Analysis Of The Influence Of Operating Conditions And Geometric Parameters On Thermal Characteristics Of Low Temperature N-octadecane Latent Heat Storage

This work presents a numerical study of the thermal characteristics of low temperature n-octadecane latent heat storage unit (LHSU) in a shell-and-tube configuration. Phase change material (PCM) is filled in the shell space. The heat transfer fluid (HTF) flow through the tube and transfer the heat to PCM. First, a mathematical model is developed based on the enthalpy formulation and solved through the governing equations for different parameters. Second, the effects of Stefan and Reynolds number on the unsteady temperatures evolution of PCM as well as the unsteady total energy stored evolution are studied. Third, some operating conditions and geometric parameters are then undertaken to assess the effects of HTF inlet temperature, HTF inlet velocity and inner tube radius on melting time. The results show that charging process has three periods for the change of temperature regarding to time in PCM: rapidly changing period, no changing period and slowly changing period. The total energy stored gradually increases from minimum value which define the beginning of the charging process to maximum value defined the end of the process. The effects of Stefan number on the total energy stored show that heat storage capacity is large for high Stefan number.
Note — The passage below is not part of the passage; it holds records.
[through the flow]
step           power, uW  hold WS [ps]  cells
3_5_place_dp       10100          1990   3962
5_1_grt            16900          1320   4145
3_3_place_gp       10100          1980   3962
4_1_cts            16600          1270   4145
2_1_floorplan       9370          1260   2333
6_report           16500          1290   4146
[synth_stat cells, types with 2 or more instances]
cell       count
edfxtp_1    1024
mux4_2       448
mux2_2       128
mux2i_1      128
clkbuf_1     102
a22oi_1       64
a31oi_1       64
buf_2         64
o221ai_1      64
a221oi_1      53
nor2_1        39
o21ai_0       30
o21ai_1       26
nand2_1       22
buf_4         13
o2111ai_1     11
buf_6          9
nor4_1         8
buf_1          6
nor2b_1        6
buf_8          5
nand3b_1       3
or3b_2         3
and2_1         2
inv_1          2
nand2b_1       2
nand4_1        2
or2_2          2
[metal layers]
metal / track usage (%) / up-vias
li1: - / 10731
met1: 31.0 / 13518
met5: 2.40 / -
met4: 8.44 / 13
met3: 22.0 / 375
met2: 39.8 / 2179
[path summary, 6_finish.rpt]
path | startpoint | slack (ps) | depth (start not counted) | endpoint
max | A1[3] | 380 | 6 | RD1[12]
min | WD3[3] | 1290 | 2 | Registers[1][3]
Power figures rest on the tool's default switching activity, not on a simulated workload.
module vgacontrol (clk, resetn, go, xload, writeEnPress, countval, xloaden, writeEn);
	input clk, resetn, go, xload;
	input [3:0] countval;
	input writeEnPress;
	output reg xloaden, writeEn;
	reg [5:0] current_state, next_state;
	localparam S_LOAD		= 5'd0,
	           S_LOAD_WAIT		= 5'd1,
		   S_PLOT		= 5'd2;
	always@(*)
	begin: state_tablposedgee
		   case (current_state)
			  S_LOAD: next_state = go ? S_LOAD_WAIT: S_LOAD;
			  S_LOAD_WAIT: next_state = go ? S_LOAD_WAIT : S_PLOT;
			  S_PLOT: begin
				if (countval == 4'b0000 && !writeEnPress)
			     next_state = S_LOAD;
				else
			     next_state = S_PLOT;
			  end
		     default: next_state = S_LOAD;
		   endcase
	end
	always@(*)
	begin: enable_signals
	    xloaden = 1'b0;
	    writeEn = 1'b0;
	    case (current_state)
	        S_LOAD: begin
	            xloaden = 1'b1;
	        end
	        S_PLOT: begin
		    writeEn = 1'b1;
		end
	    endcase
	end
	always@(posedge clk)
	begin: state_FFS
	    if(!resetn)
		   current_state <= S_LOAD;
	    else
		   current_state <= next_state;
	end
endmodule
==> flow/run.sh <==
#!/bin/bash
# OpenROAD 26Q1-2900-gdf79404cd8, Yosys 0.63+post, stock flow scripts
make -C /OpenROAD-flow-scripts/flow DESIGN_CONFIG=/design/flow/config.mk WORK_HOME=/design/flow/orfs finish
==> flow/config.mk <==
export PLATFORM = sky130hd
export DESIGN_NAME = vgadatapath
export DESIGN_NICKNAME = vgadatapath
export VERILOG_FILES = /design/flow/design.v
export SDC_FILE = /design/flow/constraint.sdc
export NUM_CORES = 4
export LEC_CHECK = 1
export CORE_AREA = 10 10 81 81
export DIE_AREA = 0 0 91 91
==> flow/constraint.sdc <==
current_design vgadatapath

set clk_period 2.1
set clk_io_pct 0.2

create_clock -name clk0 -period $clk_period [get_ports {clock}]

set non_clock_inputs [all_inputs -no_clocks]
set_input_delay [expr $clk_period * $clk_io_pct] -clock clk0 $non_clock_inputs
set_output_delay [expr $clk_period * $clk_io_pct] -clock clk0 [all_outputs]
==> /design/flow/design.v <==
interface my_if(input clk, input rst_n);
	logic [7:0]  	A;
	logic [7:0] 	B;
	logic [2:0]  	op;
	logic 			start;
	logic 			done;
	logic [15:0] 	result;
endinterface
module single_cycle (
    input  logic [7:0]  A,
    input  logic [7:0]  B,
    input  logic        clk,
    input  logic [2:0]  op,
    input  logic        reset_n,
    input  logic        start,
    output logic        done_aax,
    output logic [15:0] result_aax
);
    logic [7:0]  a_int, b_int;
    logic [15:0] mul_int1, mul_int2;
    logic        done_aax_int;
    always_ff @(posedge clk) begin
        if (!reset_n) begin
            result_aax <= 16'b0;
        end
        else begin
            if (start) begin
                case (op)
                    3'b001: result_aax <= {8'b0, A} + {8'b0, B};   
                    3'b010: result_aax <= {8'b0, A} & {8'b0, B};    
                    3'b011: result_aax <= {8'b0, A} ^ {8'b0, B};    
                    default: ;  
                endcase
            end
        end
    end
    always_ff @(posedge clk or negedge reset_n) begin
        if (!reset_n) begin
            done_aax_int <= 1'b0;
        end
        else begin
            done_aax_int <= (start && (op != 3'b000));
        end
    end
    assign done_aax = done_aax_int;
endmodule
module three_cycle (
    input  logic [7:0]  A,
    input  logic [7:0]  B,
    input  logic        clk,
    input  logic        reset_n,
    input  logic        start,
    output logic        done_mult,
    output logic [15:0] result_mult
);
    logic [7:0]  a_int, b_int;       
    logic [15:0] mult1, mult2;       
    logic        done3, done2, done1, done_mult_int;   
    always_ff @(posedge clk or negedge reset_n) begin
        if (!reset_n) begin
            done_mult_int <= '0;
            done3         <= '0;
            done2         <= '0;
            done1         <= '0;
            a_int         <= '0;
            b_int         <= '0;
            mult1         <= '0;
            mult2         <= '0;
            result_mult   <= '0;
        end
        else begin
            a_int       <= A;
            b_int       <= B;
            mult1       <= a_int * b_int;   
            mult2       <= mult1;           
            result_mult <= mult2;           
            done3       <= start && !done_mult_int;
            done2       <= done3 && !done_mult_int;
            done1      <= done2 && !done_mult_int;
            done_mult_int <= done1 && !done_mult_int;
        end
    end
    assign done_mult = done_mult_int;
endmodule
module tinyalu (
    input  logic [7:0]  A,
    input  logic [7:0]  B,
    input  logic        clk,
    input  logic [2:0]  op,
    input  logic        reset_n,
    input  logic        start,
    output logic        done,
    output logic [15:0] result
);
	logic done_aax;
	logic done_mult;
	logic [15:0] result_aax;
	logic [15:0] result_mult;
	logic start_single;  
	logic start_mult;    
	logic done_internal;
	single_cycle add_and_xor (
		.A(A),
		.B(B),
		.clk(clk),
		.op(op),
		.reset_n(reset_n),
		.start(start_single),
		.done_aax(done_aax),
		.result_aax(result_aax)
	);
	three_cycle mult (
		.A(A),
		.B(B),
		.clk(clk),
		.reset_n(reset_n),
		.start(start_mult),
		.done_mult(done_mult),
		.result_mult(result_mult)
	);
	always_comb begin
		case (op[2])
		1'b0: begin
			start_single = start;
			start_mult   = 1'b0;
		end
		1'b1: begin
			start_single = 1'b0;
			start_mult   = start;
		end
		default: begin
			start_single = 1'b0;
			start_mult   = 1'b0;
		end
		endcase
	end
	always_comb begin
		case (op[2])
		1'b0: result = result_aax;
		1'b1: result = result_mult;
		default: result = 'X;
		endcase
	end
	always_comb begin
		case (op[2])
		1'b0: done_internal = done_aax;
		1'b1: done_internal = done_mult;
		default: done_internal = 1'bX;
		endcase
	end
	assign done = done_internal;
endmodule
<file path="flow/run.sh">
#!/bin/bash
# OpenROAD 26Q1-2900-gdf79404cd8, Yosys 0.63+post, stock flow scripts
make -C /OpenROAD-flow-scripts/flow DESIGN_CONFIG=/design/flow/config.mk WORK_HOME=/design/flow/orfs finish
</file>
<file path="flow/config.mk">
export PLATFORM = sky130hd
export DESIGN_NAME = muxRegtoAlu
export DESIGN_NICKNAME = muxRegtoAlu
export VERILOG_FILES = /design/flow/design.v
export SDC_FILE = /design/flow/constraint.sdc
export NUM_CORES = 4
export LEC_CHECK = 1
export CORE_AREA = 10 10 83 83
export DIE_AREA = 0 0 93 93
</file>
<file path="flow/constraint.sdc">
current_design muxRegtoAlu

set clk_period 1.0
set clk_io_pct 0.2

create_clock -name clk0 -period $clk_period

set non_clock_inputs [all_inputs -no_clocks]
set_input_delay [expr $clk_period * $clk_io_pct] -clock clk0 $non_clock_inputs
set_output_delay [expr $clk_period * $clk_io_pct] -clock clk0 [all_outputs]
</file>
==> ./design.v <==
module BCDtoSevenSeg(
input [3:0] LED_BCD,
output reg [6:0]SEG = 7'b0
);
always@(*)
begin
  case(LED_BCD)
               4'b0000: SEG = 7'b1000000;  
               4'b0001: SEG = 7'b1111001;  
               4'b0010: SEG = 7'b0100100;  
               4'b0011: SEG = 7'b0110000;  
               4'b0100: SEG = 7'b0011001;  
               4'b0101: SEG = 7'b0010010;  
               4'b0110: SEG = 7'b0000010;  
               4'b0111: SEG = 7'b1111000;  
               4'b1000: SEG = 7'b0000000;  
               4'b1001: SEG = 7'b0011000;  
               default: SEG = 7'b1000000;  
  endcase
end
endmodule
module BinaryToBCD(
     input  [19:0] bnum,
     output reg [15:0] BCD
);
reg [3:0] thousands;
reg [3:0] hundreds;
reg [3:0] tens;
reg [3:0] ones;
reg [27:0] shift;
integer i;
     always @(bnum)
     begin
          thousands = 4'b0;
          hundreds = 4'b0;
          tens = 4'b0;
          ones = 4'b0;
          shift = 0;
          shift[11:0] = bnum;
          for (i = 0; i < 12; i = i + 1)
          begin
               if (shift[15:12] >= 5)
                    shift[15:12] = shift[15:12] + 3;
               if (shift[19:16] >= 5)
                    shift[19:16] = shift[19:16] + 3;
               if (shift[23:20] >= 5)
                    shift[23:20] = shift[23:20] + 3;
               if (shift[27:24] >= 5)
                    shift[27:24] = shift[27:24] + 3;
               shift = shift << 1;
          end
          thousands = shift[27:24];
          hundreds  = shift[23:20];
          tens      = shift[19:16];
          ones      = shift[15:12];
          BCD = {thousands,hundreds,tens,ones};
     end
endmodule
module CalculatePeriod(
    input [19:0] sum,
    output [19:0] period
);
assign period = sum / 100000000 ;
endmodule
The Reynolds number has little influences on the amount of total energy stored, except the time needed for completing charging process. The results show also that within the studied parameters, the HTF inlet temperature has the largest effect on LHSU rate. With HTF inlet temperature increasing from 302.7 K to 325.7 K, the melting time reduces 92 %. The second influential factor is the HTF inlet velocity. When inlet velocity increases from 0.01 m/s to 0.6 m/s, the melting time reduces 32 %. Tube radius has the lowest effect. With inner tube radius increasing from 6.35 mm to 50 mm, the melting time augments 49 %. Results show that these operating conditions and geometric parameters must be chosen carefully in order to optimize the thermal performance of the LHSU.